Prompt:
From the records below, transcribe only the lines running from the one with "base_r <= sw_wdata;" through the one with "idx_r + 10'h001;". Keep both of those end lines.

Records drawn from a dataset:
=-=-=-=-=

<file path="src/rtl/patch_pkg.sv">
// Constants and types shared by the patch loader controller
`default_nettype none
package patch_pkg;
  // Device model registers
  localparam logic [31:0] TRIG_ADDR   = 32'h0000_0079;
  localparam logic [31:0] SIG_ADDR    = 32'h0000_008b;
  localparam logic [31:0] ID_LEAF     = 32'h0000_0001;
  // Image layout
  localparam logic [31:0] PAYLOAD_OFS = 32'h0000_0030;
  localparam logic [31:0] IMAGE_BYTES = 32'h0000_0800;
  localparam logic [31:0] LDR_REV_OK  = 32'h0000_0001;
  localparam logic [31:0] PLAT_MASK   = 32'h0000_00ff;
  localparam logic [31:0] SEG_SPAN    = 32'h0001_0000;
  localparam logic [31:0] SEG_MASK    = 32'h0000_ffff;
  localparam int          DW_SHIFT    = 2;
  // Dword indices inside the image
  localparam logic [9:0]  IDX_REV     = 10'h001;
  localparam logic [9:0]  IDX_PROC    = 10'h003;
  localparam logic [9:0]  IDX_LDR     = 10'h005;
  localparam logic [9:0]  IDX_FLAGS   = 10'h006;
  localparam logic [9:0]  IDX_LAST    = 10'h1ff;
  // Software register offsets
  localparam logic [7:0]  OFS_CTRL    = 8'h00;
  localparam logic [7:0]  OFS_BASE    = 8'h04;
  localparam logic [7:0]  OFS_CPU     = 8'h08;
  localparam logic [7:0]  OFS_PLAT    = 8'h0c;
  localparam logic [7:0]  OFS_STAT    = 8'h10;
  localparam logic [7:0]  OFS_OLD     = 8'h14;
  localparam logic [7:0]  OFS_NEW     = 8'h18;
  localparam logic [7:0]  OFS_HDR     = 8'h1c;
  // Control and status bit positions
  localparam int CB_START  = 0;
  localparam int CB_SUM    = 1;
  localparam int CB_REAL   = 2;
  localparam int CB_PAGING = 3;
  localparam int CB_MAPPED = 4;
  localparam int SB_BUSY   = 0;
  localparam int SB_DONE   = 1;
  localparam int SB_OK     = 2;
  localparam int SB_RELOAD = 3;
  localparam int SB_CODE   = 8;
  typedef enum logic [1:0] {OP_WR = 2'h0, OP_RD = 2'h1, OP_ID = 2'h2} dev_op_t;
  typedef struct packed {
    dev_op_t     op;
    logic [31:0] ecx;
    logic [31:0] eax;
    logic [31:0] edx;
  } dev_req_t;
  typedef enum logic [3:0] {
    FAIL_NONE = 4'h0, FAIL_SUM = 4'h1, FAIL_LDR = 4'h2, FAIL_CPU = 4'h3,
    FAIL_OLD = 4'h4, FAIL_VERIFY = 4'h5, FAIL_SEG = 4'h6, FAIL_PAGE = 4'h7
  } fail_t;
  typedef enum logic [7:0] {
    ST_IDLE = 8'h01, ST_SCAN = 8'h02, ST_CHECK = 8'h04, ST_CLR = 8'h08,
    ST_IDN = 8'h10, ST_RDS = 8'h20, ST_TRIG = 8'h40, ST_END = 8'h80
  } state_t;
endpackage : patch_pkg
`default_nettype wire
</file>
<file path="src/rtl/dev_op_issuer.sv">
// Holds one device operation until the device acknowledges it
`default_nettype none
module dev_op_issuer (
  // Clock and reset
  input  wire logic               ref_clk,
  input  wire logic               resetn,
  // From the sequencer
  input  wire logic               issue,
  input  wire patch_pkg::dev_req_t req_in,
  output logic                    op_done,
  output logic [63:0]             rdata,
  // Device side
  output logic                    req_valid,
  output var patch_pkg::dev_req_t req_out,
  input  wire logic               dev_ack,
  input  wire logic [63:0]        dev_rdata
);
  // Request registers stay put so the device sees stable operands
  always_ff @(posedge ref_clk or negedge resetn)
    if (!resetn)
    begin
      req_valid <= 1'b0;
      req_out   <= '0;
    end
    else if (issue && !req_valid)
    begin
      req_valid <= 1'b1;
      req_out   <= req_in;
    end
    else if (dev_ack)
      req_valid <= 1'b0;

  // Completion pulse and returned data
  always_ff @(posedge ref_clk or negedge resetn)
    if (!resetn)
    begin
      op_done <= 1'b0;
      rdata   <= '0;
    end
    else
    begin
      op_done <= dev_ack && req_valid;
      if (dev_ack && req_valid)
        rdata <= dev_rdata;
    end
endmodule : dev_op_issuer
`default_nettype wire

</file>
<file path="src/rtl/dword_sum.sv">
// Running sum of image dwords for the integrity check
`default_nettype none
module dword_sum #(
  parameter int W = 32
) (
  // Clock and reset
  input  wire logic         ref_clk,
  input  wire logic         resetn,
  // Accumulate control
  input  wire logic         clr,
  input  wire logic         add,
  input  wire logic [W-1:0] din,
  output logic      [W-1:0] sum
);
  // Wraps modulo 2^W, which is what a zero-sum check wants
  always_ff @(posedge ref_clk or negedge resetn)
    if (!resetn)
      sum <= '0;
    else if (clr)
      sum <= '0;
    else if (add)
      sum <= sum + din;
endmodule : dword_sum
`default_nettype wire

</file>
<file path="src/rtl/patch_loader_ctrl.sv">
// Firmware-side controller that loads and authenticates a patch image
//
// How it works
// - Trigger write: address low, zero high
// - Trigger address is image start plus 48
// - Load before second-level cache initialisation
// - Real mode: image stays inside segment
// - Paging: image pages mapped before trigger
// - Hard reset drops patch; reload needed
// - Each processor gets its matching patch
// - Clear signature before identify; zero means none
// - Signature query: clear, identify, read
// - Load only newer; verify new signature
// - No patch counts as revision zero
// - Optional dword sum must be zero
// - Sequence valid for loader revision one
// - Image 2048 bytes, 48-byte header
`default_nettype none
module patch_loader_ctrl (
  // Clock and reset
  input  wire logic               ref_clk,
  input  wire logic               resetn,
  // Software register port
  input  wire logic [7:0]         sw_addr,
  input  wire logic [31:0]        sw_wdata,
  input  wire logic               sw_wr,
  input  wire logic               sw_rd,
  output logic [31:0]             sw_rdata,
  // Image memory read port
  output logic                    mem_rd,
  output logic [31:0]             mem_addr,
  input  wire logic               mem_rvalid,
  input  wire logic [31:0]        mem_rdata,
  // Device model register and identify port
  output logic                    dev_req_valid,
  output var patch_pkg::dev_req_t dev_req,
  input  wire logic               dev_ack,
  input  wire logic [63:0]        dev_rdata,
  // Platform
  input  wire logic               hard_rst,
  output logic                    cache_init_ok
);
  patch_pkg::state_t   state_r;
  patch_pkg::fail_t    fail_r;
  patch_pkg::fail_t    pre_fail;
  patch_pkg::fail_t    chk_fail;
  patch_pkg::fail_t    rev_fail;
  patch_pkg::dev_req_t req_nxt;
  logic [4:0]          ctrl_r;
  logic [31:0]         base_r;
  logic [31:0]         cpu_r;
  logic [31:0]         plat_r;
  logic [31:0]         hdr_rev_r;
  logic [31:0]         proc_r;
  logic [31:0]         ldr_r;
  logic [31:0]         flags_r;
  logic [31:0]         old_rev_r;
  logic [31:0]         new_rev_r;
  logic [31:0]         sum;
  logic [31:0]         rev;
  logic [31:0]         stat;
  logic [63:0]         op_rdata;
  logic [9:0]          idx_r;
  logic                pass_r;
  logic                sent_r;
  logic                done_r;
  logic                reload_r;
  logic                start;
  logic                scan_add;
  logic                dev_state;
  logic                issue;
  logic                op_done;

  // A start is only taken while idle; later starts are dropped
  assign start    = sw_wr && sw_addr == patch_pkg::OFS_CTRL
                    && sw_wdata[patch_pkg::CB_START]
                    && state_r == patch_pkg::ST_IDLE;
  assign scan_add = state_r == patch_pkg::ST_SCAN && mem_rvalid;
  assign rev      = op_rdata[63:32];
  assign dev_state = state_r == patch_pkg::ST_CLR || state_r == patch_pkg::ST_IDN
                     || state_r == patch_pkg::ST_RDS || state_r == patch_pkg::ST_TRIG;
  assign issue    = dev_state && !sent_r;

  // Checks made before any memory is touched
  always_comb
  begin
    pre_fail = patch_pkg::FAIL_NONE;
    if (sw_wdata[patch_pkg::CB_REAL]
        && (sw_wdata[patch_pkg::CB_REAL] ? (base_r & patch_pkg::SEG_MASK) : '0)
           + patch_pkg::IMAGE_BYTES > patch_pkg::SEG_SPAN)
      pre_fail = patch_pkg::FAIL_SEG;
    else if (sw_wdata[patch_pkg::CB_PAGING] && !sw_wdata[patch_pkg::CB_MAPPED])
      pre_fail = patch_pkg::FAIL_PAGE;
  end

  // Header and integrity checks after the scan
  always_comb
  begin
    chk_fail = patch_pkg::FAIL_NONE;
    if (ctrl_r[patch_pkg::CB_SUM] && sum != '0)
      chk_fail = patch_pkg::FAIL_SUM;
    else if (ldr_r != patch_pkg::LDR_REV_OK)
      chk_fail = patch_pkg::FAIL_LDR;
    else if (proc_r != cpu_r || (flags_r & plat_r & patch_pkg::PLAT_MASK) == '0)
      chk_fail = patch_pkg::FAIL_CPU;
  end

  // Zero read back is simply revision zero, so no special case
  always_comb
  begin
    rev_fail = patch_pkg::FAIL_NONE;
    if (pass_r && rev != hdr_rev_r)
      rev_fail = patch_pkg::FAIL_VERIFY;
    else if (!pass_r && !(hdr_rev_r > rev))
      rev_fail = patch_pkg::FAIL_OLD;
  end

  // Operation for the current step
  always_comb
  begin
    req_nxt = '0;
    case (state_r)
      patch_pkg::ST_CLR:
      begin
        req_nxt.op  = patch_pkg::OP_WR;
        req_nxt.ecx = patch_pkg::SIG_ADDR;
      end
      patch_pkg::ST_IDN:
      begin
        req_nxt.op  = patch_pkg::OP_ID;
        req_nxt.eax = patch_pkg::ID_LEAF;
      end
      patch_pkg::ST_RDS:
      begin
        req_nxt.op  = patch_pkg::OP_RD;
        req_nxt.ecx = patch_pkg::SIG_ADDR;
      end
      patch_pkg::ST_TRIG:
      begin
        req_nxt.op  = patch_pkg::OP_WR;
        req_nxt.ecx = patch_pkg::TRIG_ADDR;
        req_nxt.eax = base_r + patch_pkg::PAYLOAD_OFS;
        req_nxt.edx = '0;
      end
      default:
        req_nxt = '0;
    endcase
  end

  // Sequencer
  always_ff @(posedge ref_clk or negedge resetn)
    if (!resetn)
      state_r <= patch_pkg::ST_IDLE;
    else
    begin
      case (state_r)
        patch_pkg::ST_IDLE:
          if (start)
            state_r <= pre_fail != patch_pkg::FAIL_NONE ? patch_pkg::ST_END
                                                       : patch_pkg::ST_SCAN;
        patch_pkg::ST_SCAN:
          if (scan_add && idx_r == patch_pkg::IDX_LAST)
            state_r <= patch_pkg::ST_CHECK;
        patch_pkg::ST_CHECK:
          state_r <= chk_fail != patch_pkg::FAIL_NONE ? patch_pkg::ST_END
                                                     : patch_pkg::ST_CLR;
        patch_pkg::ST_CLR:
          if (op_done)
            state_r <= patch_pkg::ST_IDN;
        patch_pkg::ST_IDN:
          if (op_done)
            state_r <= patch_pkg::ST_RDS;
        patch_pkg::ST_RDS:
          if (op_done)
            state_r <= (pass_r || rev_fail != patch_pkg::FAIL_NONE)
                       ? patch_pkg::ST_END : patch_pkg::ST_TRIG;
        patch_pkg::ST_TRIG:
          if (op_done)
            state_r <= patch_pkg::ST_CLR;
        patch_pkg::ST_END:
          state_r <= patch_pkg::ST_IDLE;
        default:
          state_r <= patch_pkg::ST_IDLE;
      endcase
    end

  // Software configuration, frozen while a load runs
  always_ff @(posedge ref_clk or negedge resetn)
    if (!resetn)
    begin
      ctrl_r <= '0;
      base_r <= '0;
      cpu_r  <= '0;
      plat_r <= '0;
    end
    else if (sw_wr && state_r == patch_pkg::ST_IDLE)
    begin
      if (sw_addr == patch_pkg::OFS_CTRL)
        ctrl_r <= sw_wdata[4:0];
      if (sw_addr == patch_pkg::OFS_BASE)
        base_r <= sw_wdata;
      if (sw_addr == patch_pkg::OFS_CPU)
        cpu_r <= sw_wdata;
      if (sw_addr == patch_pkg::OFS_PLAT)
        plat_r <= sw_wdata;
    end

  // Image scan: one outstanding dword read at a time, whole 2 KiB image
  always_ff @(posedge ref_clk or negedge resetn)
    if (!resetn)
    begin
      idx_r    <= '0;
      mem_rd   <= 1'b0;
      mem_addr <= '0;
    end
    else
    begin
      mem_rd <= 1'b0;
      if (start && pre_fail == patch_pkg::FAIL_NONE)
      begin
        idx_r    <= '0;
        mem_rd   <= 1'b1;
        mem_addr <= base_r;
      end
      else if (scan_add && idx_r != patch_pkg::IDX_LAST)
      begin
        idx_r    <= idx_r + 10'h001;
        mem_rd   <= 1'b1;
        mem_addr <= base_r + (32'(idx_r + 10'h001) << patch_pkg::DW_SHIFT);
      end
    end

  // Header fields picked out of the scan
  always_ff @(posedge ref_clk or negedge resetn)
    if (!resetn)
    begin
      hdr_rev_r <= '0;
      proc_r    <= '0;
      ldr_r     <= '0;
      flags_r   <= '0;
    end
    else if (scan_add)
    begin
      if (idx_r == patch_pkg::IDX_REV)
        hdr_rev_r <= mem_rdata;
      if (idx_r == patch_pkg::IDX_PROC)
        proc_r <= mem_rdata;
      if (idx_r == patch_pkg::IDX_LDR)
        ldr_r <= mem_rdata;
      if (idx_r == patch_pkg::IDX_FLAGS)
        flags_r <= mem_rdata;
    end

  // One device operation per step; cleared when it completes
  always_ff @(posedge ref_clk or negedge resetn)
    if (!resetn)
      sent_r <= 1'b0;
    else if (op_done)
      sent_r <= 1'b0;
    else if (issue)
      sent_r <= 1'b1;

  // Signature results and pass tracking
  always_ff @(posedge ref_clk or negedge resetn)
    if (!resetn)
    begin
      pass_r    <= 1'b0;
      old_rev_r <= '0;
      new_rev_r <= '0;
    end
    else if (start)
    begin
      pass_r    <= 1'b0;
      old_rev_r <= '0;
      new_rev_r <= '0;
    end
    else if (state_r == patch_pkg::ST_TRIG && op_done)
      pass_r <= 1'b1;
    else if (state_r == patch_pkg::ST_RDS && op_done)
    begin
      if (pass_r)
        new_rev_r <= rev;
      else
        old_rev_r <= rev;
    end

  // Outcome code
  always_ff @(posedge ref_clk or negedge resetn)
    if (!resetn)
      fail_r <= patch_pkg::FAIL_NONE;
    else if (start)
      fail_r <= pre_fail;
    else if (state_r == patch_pkg::ST_CHECK)
      fail_r <= chk_fail;
    else if (state_r == patch_pkg::ST_RDS && op_done)
      fail_r <= rev_fail;

  // Hard reset wipes the patch; a reset seen mid-load still forces a reload
  always_ff @(posedge ref_clk or negedge resetn)
    if (!resetn)
    begin
      reload_r      <= 1'b0;
      done_r        <= 1'b0;
      cache_init_ok <= 1'b0;
    end
    else
    begin
      if (hard_rst)
        reload_r <= 1'b1;
      else if (start)
        reload_r <= 1'b0;
      if (start)
        done_r <= 1'b0;
      else if (state_r == patch_pkg::ST_END)
        done_r <= 1'b1;
      if (hard_rst || start)
        cache_init_ok <= 1'b0;
      else if (state_r == patch_pkg::ST_END && fail_r == patch_pkg::FAIL_NONE
               && !reload_r)
        cache_init_ok <= 1'b1;
    end

  // Status word and read port; data only in the cycle after the strobe
  always_comb
  begin
    stat = '0;
    stat[patch_pkg::SB_BUSY]   = state_r != patch_pkg::ST_IDLE;
    stat[patch_pkg::SB_DONE]   = done_r;
    stat[patch_pkg::SB_OK]     = cache_init_ok;
    stat[patch_pkg::SB_RELOAD] = reload_r;
    stat[patch_pkg::SB_CODE +: 4] = fail_r;
  end

  always_ff @(posedge ref_clk or negedge resetn)
    if (!resetn)
      sw_rdata <= '0;
    else if (!sw_rd)
      sw_rdata <= '0;
    else
    begin
      case (sw_addr)
        patch_pkg::OFS_CTRL: sw_rdata <= {27'h0, ctrl_r};
        patch_pkg::OFS_BASE: sw_rdata <= base_r;
        patch_pkg::OFS_CPU:  sw_rdata <= cpu_r;
        patch_pkg::OFS_PLAT: sw_rdata <= plat_r;
        patch_pkg::OFS_STAT: sw_rdata <= stat;
        patch_pkg::OFS_OLD:  sw_rdata <= old_rev_r;
        patch_pkg::OFS_NEW:  sw_rdata <= new_rev_r;
        patch_pkg::OFS_HDR:  sw_rdata <= hdr_rev_r;
        default:             sw_rdata <= '0;
      endcase
    end

  dword_sum #(
    .W (32)
  ) u_sum (
    .ref_clk (ref_clk),
    .resetn  (resetn),
    .clr     (start),
    .add     (scan_add),
    .din     (mem_rdata),
    .sum     (sum)
  );

  dev_op_issuer u_issue (
    .ref_clk   (ref_clk),
    .resetn    (resetn),
    .issue     (issue),
    .req_in    (req_nxt),
    .op_done   (op_done),
    .rdata     (op_rdata),
    .req_valid (dev_req_valid),
    .req_out   (dev_req),
    .dev_ack   (dev_ack),
    .dev_rdata (dev_rdata)
  );
endmodule : patch_loader_ctrl
`default_nettype wire

</file>
<file path="config.mk">
export PLATFORM = sky130hd
export DESIGN_NAME = patch_loader_ctrl
export DESIGN_NICKNAME = d
export VERILOG_FILES = /design/src/rtl/patch_pkg.sv /design/src/rtl/dev_op_issuer.sv /design/src/rtl/dword_sum.sv /design/src/rtl/patch_loader_ctrl.sv
export SDC_FILE = /design/constraint.sdc
export NUM_CORES = 1
export LEC_CHECK = 0
export BUFFER_PORTS_ARGS = -buffer_cell sky130_fd_sc_hd__buf_2
export CORE_MARGIN = 1
export CORE_UTILIZATION = 45
export DETAILED_ROUTE_END_ITERATION = 10
export PLACE_DENSITY = 0.67
export SLEW_MARGIN = 20
export SYNTH_ARGS = -nofsm -noshare
export SYNTH_HDL_FRONTEND = slang
export SYNTH_SLANG_ARGS = --single-unit
</file>
<file path="constraint.sdc">
create_clock -name ref_clk -period 2.9 [get_ports ref_clk]
set_input_delay 0.145 -clock ref_clk [delete_from_list [all_inputs] [get_ports ref_clk]]
set_output_delay 0.145 -clock ref_clk [all_outputs]
set_load 0.01 [all_outputs]
</file>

=-=-=-=-=

Solution for this task:
        base_r <= sw_wdata;
      if (sw_addr == patch_pkg::OFS_CPU)
        cpu_r <= sw_wdata;
      if (sw_addr == patch_pkg::OFS_PLAT)
        plat_r <= sw_wdata;
    end

  // Image scan: one outstanding dword read at a time, whole 2 KiB image
  always_ff @(posedge ref_clk or negedge resetn)
    if (!resetn)
    begin
      idx_r    <= '0;
      mem_rd   <= 1'b0;
      mem_addr <= '0;
    end
    else
    begin
      mem_rd <= 1'b0;
      if (start && pre_fail == patch_pkg::FAIL_NONE)
      begin
        idx_r    <= '0;
        mem_rd   <= 1'b1;
        mem_addr <= base_r;
      end
      else if (scan_add && idx_r != patch_pkg::IDX_LAST)
      begin
        idx_r    <= idx_r + 10'h001;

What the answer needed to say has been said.